> About this task
Write out, word for word, the part of the listing below that opens with the line containing "n_memories = 1" and closes with the line containing "adder, second input", keeping both of those lines and adding no others.
(Records provided begins)
## src/design/dcache_pkg.sv

```systemverilog
package dcache_pkg;

    // Cache geometry
    localparam int NUM_WAYS   = 2;
    localparam int NUM_SETS   = 16;
    localparam int LINE_WORDS = 4;

    localparam int WAY_BITS  = $clog2(NUM_WAYS);
    localparam int SET_BITS  = $clog2(NUM_SETS);
    localparam int WORD_BITS = $clog2(LINE_WORDS);
    localparam int TAG_BITS  = 32 - SET_BITS - WORD_BITS - 2;
    localparam int LINE_BITS = LINE_WORDS * 32;

    // Fixed AXI burst shape, one cache line of 32-bit beats
    localparam logic [1:0] AXI_BURST_INCR = 2'b01;
    localparam logic [2:0] AXI_SIZE_WORD  = 3'b010;
    localparam logic [7:0] AXI_LEN_LINE   = 8'(LINE_WORDS - 1);

    typedef struct packed {
        logic [TAG_BITS-1:0]  tag;
        logic [SET_BITS-1:0]  set;
        logic [WORD_BITS-1:0] word;
        logic [1:0]           byte_off;
    } dcache_addr_fields_t;

    // Same 32-bit address, seen whole or split into cache fields
    typedef union packed {
        logic [31:0]         addr;
        dcache_addr_fields_t fields;
    } dcache_addr_t;

endpackage

```

## src/design/dcache_tag_array.sv

```systemverilog
`timescale 1ns/1ps

module dcache_tag_array (
    input  logic                              clk,
    input  logic                              rst,
    input  dcache_pkg::dcache_addr_t          lookup_addr,
    input  logic                              fill_en,
    input  logic                              set_dirty,
    input  logic                              clear_dirty,
    output logic                              hit,
    output logic [dcache_pkg::WAY_BITS-1:0]   hit_way,
    output logic [dcache_pkg::WAY_BITS-1:0]   victim_way,
    output logic                              victim_dirty,
    output logic [dcache_pkg::TAG_BITS-1:0]   victim_tag
);

    logic [dcache_pkg::TAG_BITS-1:0] tag_mem [dcache_pkg::NUM_WAYS][dcache_pkg::NUM_SETS];
    logic [dcache_pkg::NUM_WAYS-1:0][dcache_pkg::NUM_SETS-1:0] valid_q;
    logic [dcache_pkg::NUM_WAYS-1:0][dcache_pkg::NUM_SETS-1:0] dirty_q;
    logic [dcache_pkg::WAY_BITS-1:0] rr_q;
    logic [dcache_pkg::NUM_WAYS-1:0] way_hit;
    logic [dcache_pkg::SET_BITS-1:0] set_idx;

    assign set_idx = lookup_addr.fields.set;

    // Tag compare of every way in the addressed set
    always_comb begin
        hit_way = '0;
        for (int w = 0; w < dcache_pkg::NUM_WAYS; w++) begin
            way_hit[w] = valid_q[w][set_idx] &&
                         (tag_mem[w][set_idx] == lookup_addr.fields.tag);
            if (way_hit[w])
                hit_way = w[dcache_pkg::WAY_BITS-1:0];
        end
    end

    assign hit          = |way_hit;
    assign victim_way   = rr_q;
    assign victim_dirty = dirty_q[rr_q][set_idx];
    assign victim_tag   = tag_mem[rr_q][set_idx];

    always_ff @(posedge clk) begin
        if (fill_en)
            tag_mem[rr_q][set_idx] <= lookup_addr.fields.tag;
    end

    always_ff @(posedge clk) begin
        if (rst) begin
            valid_q <= '0;
            dirty_q <= '0;
            rr_q    <= '0;
        end else begin
            // A fill lands in the victim way, then the pointer moves on
            if (fill_en) begin
                valid_q[rr_q][set_idx] <= 1'b1;
                dirty_q[rr_q][set_idx] <= 1'b0;
                rr_q                   <= rr_q + 1'b1;
            end
            if (set_dirty)
                dirty_q[hit_way][set_idx] <= 1'b1;
            // Victim has been written back to memory
            if (clear_dirty)
                dirty_q[rr_q][set_idx] <= 1'b0;
        end
    end

endmodule

```

## config.mk

```make
export PLATFORM = sky130hd
export DESIGN_NAME = dcache_tag_array
export DESIGN_NICKNAME = d
export VERILOG_FILES = /design/src/design/dcache_pkg.sv /design/src/design/dcache_tag_array.sv
export SDC_FILE = /design/constraint.sdc
export NUM_CORES = 1
export LEC_CHECK = 0
export BUFFER_PORTS_ARGS = -buffer_cell sky130_fd_sc_hd__buf_2
export CORE_ASPECT_RATIO = 0.5
export CORE_UTILIZATION = 56
export CTS_CLUSTER_DIAMETER = 200
export DETAILED_ROUTE_END_ITERATION = 10
export GPL_ROUTABILITY_DRIVEN = 0
export HOLD_SLACK_MARGIN = 0.03
export PLACE_DENSITY = 0.86
export SYNTH_ARGS = -nofsm -noshare
export SYNTH_HDL_FRONTEND = slang
export SYNTH_SLANG_ARGS = --single-unit
```

## constraint.sdc

```tcl
create_clock -name clk -period 3.1 [get_ports clk]
set_input_delay 0 -clock clk [delete_from_list [all_inputs] [get_ports clk]]
set_output_delay 0 -clock clk [all_outputs]
set_load 0.02 [all_outputs]
```

; Word-level counts from Yosys, hierarchy flattened
; Memories as Yosys holds them, arrays and structs flattened. A register that Yosys moved wholly into a read port is not among the register bits.
; Cells that the tools add are included.
[totals]
latchBits = 0
inputBits = 37
n_memories = 1
word_cells = 65
regBits = 65
output_inout_bits = 28
mem_bits_rw = 768
rom_bits = 0
[op_classes]
multipliers = 0
magnitude_cmp = 8
mux = 35
n_div = 0
add_sub_neg = 1
bitwise = 6
eq_ne = 2
n_reduce_logical = 7
shifts = 0
[mem_list]
columns = name, depth, width, rd, rd_clocked_by_memory_dff, write_ports, line_no
row1 = tag_mem, 2, 384, 3, 1, 1, dcache_tag_array.sv:17  ; logic [dcache_pkg::TAG_BITS-1:0] tag_mem [dcache_pkg::NUM_WAYS][dcache_pkg::NUM_SETS];
[op_table]
columns = operator, count
row1 = 384-bit two-way mux, 1
row2 = 24-bit binary-select mux with 4-bit select, 3
row3 = 24-bit two-way mux, 7
row4 = 32-bit two-way mux, 5
row5 = 24-bit demux with 4-bit select, 1
row6 = 32-bit AND, 2
row7 = 16-bit two-way mux, 4
row8 = 32-bit OR, 2
row9 = 24-bit == test, 2
row10 = 16-bit demux with 1-bit select, 2
row11 = 32-bit NOT, 1
row12 = 1-bit binary-select mux with 4-bit select, 3
row13 = 1-bit two-way mux, 8
row14 = 1-bit logical AND, 6
row15 = "5-bit greater-or-equal comparator, second input constant", 1
row16 = "4-bit by 5-bit less-than comparator with 1-bit output, second input constant", 1
row17 = "5-bit by 1-bit less-than comparator with 1-bit output, second input constant", 1
row18 = 4-bit NOT with 5-bit output, 1
row19 = 1-bit demux with 4-bit select, 1
row20 = "4-bit by 1-bit greater-or-equal comparator with 1-bit output, second input constant", 1
row21 = "1-bit by 2-bit less-than comparator with 1-bit output, second input constant", 2
row22 = "1-bit greater-or-equal comparator, second input constant", 2
row23 = 2-bit OR reduction, 1
row24 = "1-bit adder, second input constant", 1

; Logic depth before layout (Yosys ltp)
[logic_depth]
depth_word = 16
mapped_depth = 15
depth_no_buf = 9

; Worst setup path after synthesis
; Ideal clock, no wire load.
[synth_timing]
path_kind = input to register
from = input port lookup_addr[6] (netlist bit)
to = memory tag_mem[0][24] (netlist bit), enable pin
path_stages = 9
n_path_buf = 7
t_required_ns = 2.694
setup_time_ns = 0.406
setup_slack_ns = -0.064
arrival_time_ns = 2.758
cell_sequence = buf_4 > buf_4 > buf_4 > buf_4 > buf_4 > clkbuf_1 > buf_1 > nand3_1 > nor2_1
[synth_via]
elab_chain_cells = 6
elab_cells_between_ends = 7
cone_classes = 2 x order compare / 3 x mux / 1 x bitwise / 1 x reduce/logical
[synth_rtl]
columns = item, line_no
row1 = "start, declared", dcache_tag_array.sv:6  ; input dcache_pkg::dcache_addr_t lookup_addr,
row2 = 4-bit NOT with 5-bit output (implied by the code) *, dcache_tag_array.sv:44  ; tag_mem[rr_q][set_idx] <= lookup_addr.fields.tag;
row3 = 5-bit greater-or-equal comparator (implied by the code) or 5-bit by 1-bit less-than comparator with 1-bit output (tied branches), dcache_tag_array.sv:44
row4 = 1-bit logical AND (implied by the code), dcache_tag_array.sv:44
row5 = 24-bit two-way mux (implied by the code), dcache_tag_array.sv:44
row6 = 24-bit demux with 4-bit select *, dcache_tag_array.sv:44
row7 = 384-bit two-way mux (implied by the code) *, dcache_tag_array.sv:44
row8 = "end, declared", dcache_tag_array.sv:17
; Every way passes the cells marked *; elsewhere a longest branch is shown, timed or not.
## config.mk

```make
export PLATFORM = sky130hd
export DESIGN_NAME = dcache_ctrl_flat
export DESIGN_NICKNAME = d
export VERILOG_FILES = /design/src/design/dcache_pkg.sv /design/src/design/line_xfer_if.sv /design/src/design/dcache_ctrl.sv /design/src/flat_wrapper.sv
export SDC_FILE = /design/constraint.sdc
export NUM_CORES = 1
export LEC_CHECK = 0
export ABC_AREA = 1
export BUFFER_PORTS_ARGS = -buffer_cell sky130_fd_sc_hd__buf_2
export CORE_AREA = 2 2 253 255
export DETAILED_ROUTE_END_ITERATION = 10
export DIE_AREA = 0 0 255 257
export PLACE_DENSITY_LB_ADDON = 0.1
export SLEW_MARGIN = 10
export SYNTH_ARGS = -nofsm -noshare
export SYNTH_HDL_FRONTEND = slang
export SYNTH_SLANG_ARGS = --single-unit
export TNS_END_PERCENT = 10
```

## constraint.sdc

```tcl
create_clock -name clk -period 3.7 [get_ports clk]
set_clock_uncertainty 0.05 [all_clocks]
set_input_delay 0.185 -clock clk [delete_from_list [all_inputs] [get_ports clk]]
set_output_delay 0.185 -clock clk [all_outputs]
set_load 0.02 [all_outputs]
```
(Records provided ends)
> Output below
n_memories = 1
word_cells = 65
regBits = 65
output_inout_bits = 28
mem_bits_rw = 768
rom_bits = 0
[op_classes]
multipliers = 0
magnitude_cmp = 8
mux = 35
n_div = 0
add_sub_neg = 1
bitwise = 6
eq_ne = 2
n_reduce_logical = 7
shifts = 0
[mem_list]
columns = name, depth, width, rd, rd_clocked_by_memory_dff, write_ports, line_no
row1 = tag_mem, 2, 384, 3, 1, 1, dcache_tag_array.sv:17  ; logic [dcache_pkg::TAG_BITS-1:0] tag_mem [dcache_pkg::NUM_WAYS][dcache_pkg::NUM_SETS];
[op_table]
columns = operator, count
row1 = 384-bit two-way mux, 1
row2 = 24-bit binary-select mux with 4-bit select, 3
row3 = 24-bit two-way mux, 7
row4 = 32-bit two-way mux, 5
row5 = 24-bit demux with 4-bit select, 1
row6 = 32-bit AND, 2
row7 = 16-bit two-way mux, 4
row8 = 32-bit OR, 2
row9 = 24-bit == test, 2
row10 = 16-bit demux with 1-bit select, 2
row11 = 32-bit NOT, 1
row12 = 1-bit binary-select mux with 4-bit select, 3
row13 = 1-bit two-way mux, 8
row14 = 1-bit logical AND, 6
row15 = "5-bit greater-or-equal comparator, second input constant", 1
row16 = "4-bit by 5-bit less-than comparator with 1-bit output, second input constant", 1
row17 = "5-bit by 1-bit less-than comparator with 1-bit output, second input constant", 1
row18 = 4-bit NOT with 5-bit output, 1
row19 = 1-bit demux with 4-bit select, 1
row20 = "4-bit by 1-bit greater-or-equal comparator with 1-bit output, second input constant", 1
row21 = "1-bit by 2-bit less-than comparator with 1-bit output, second input constant", 2
row22 = "1-bit greater-or-equal comparator, second input constant", 2
row23 = 2-bit OR reduction, 1
row24 = "1-bit adder, second input constant", 1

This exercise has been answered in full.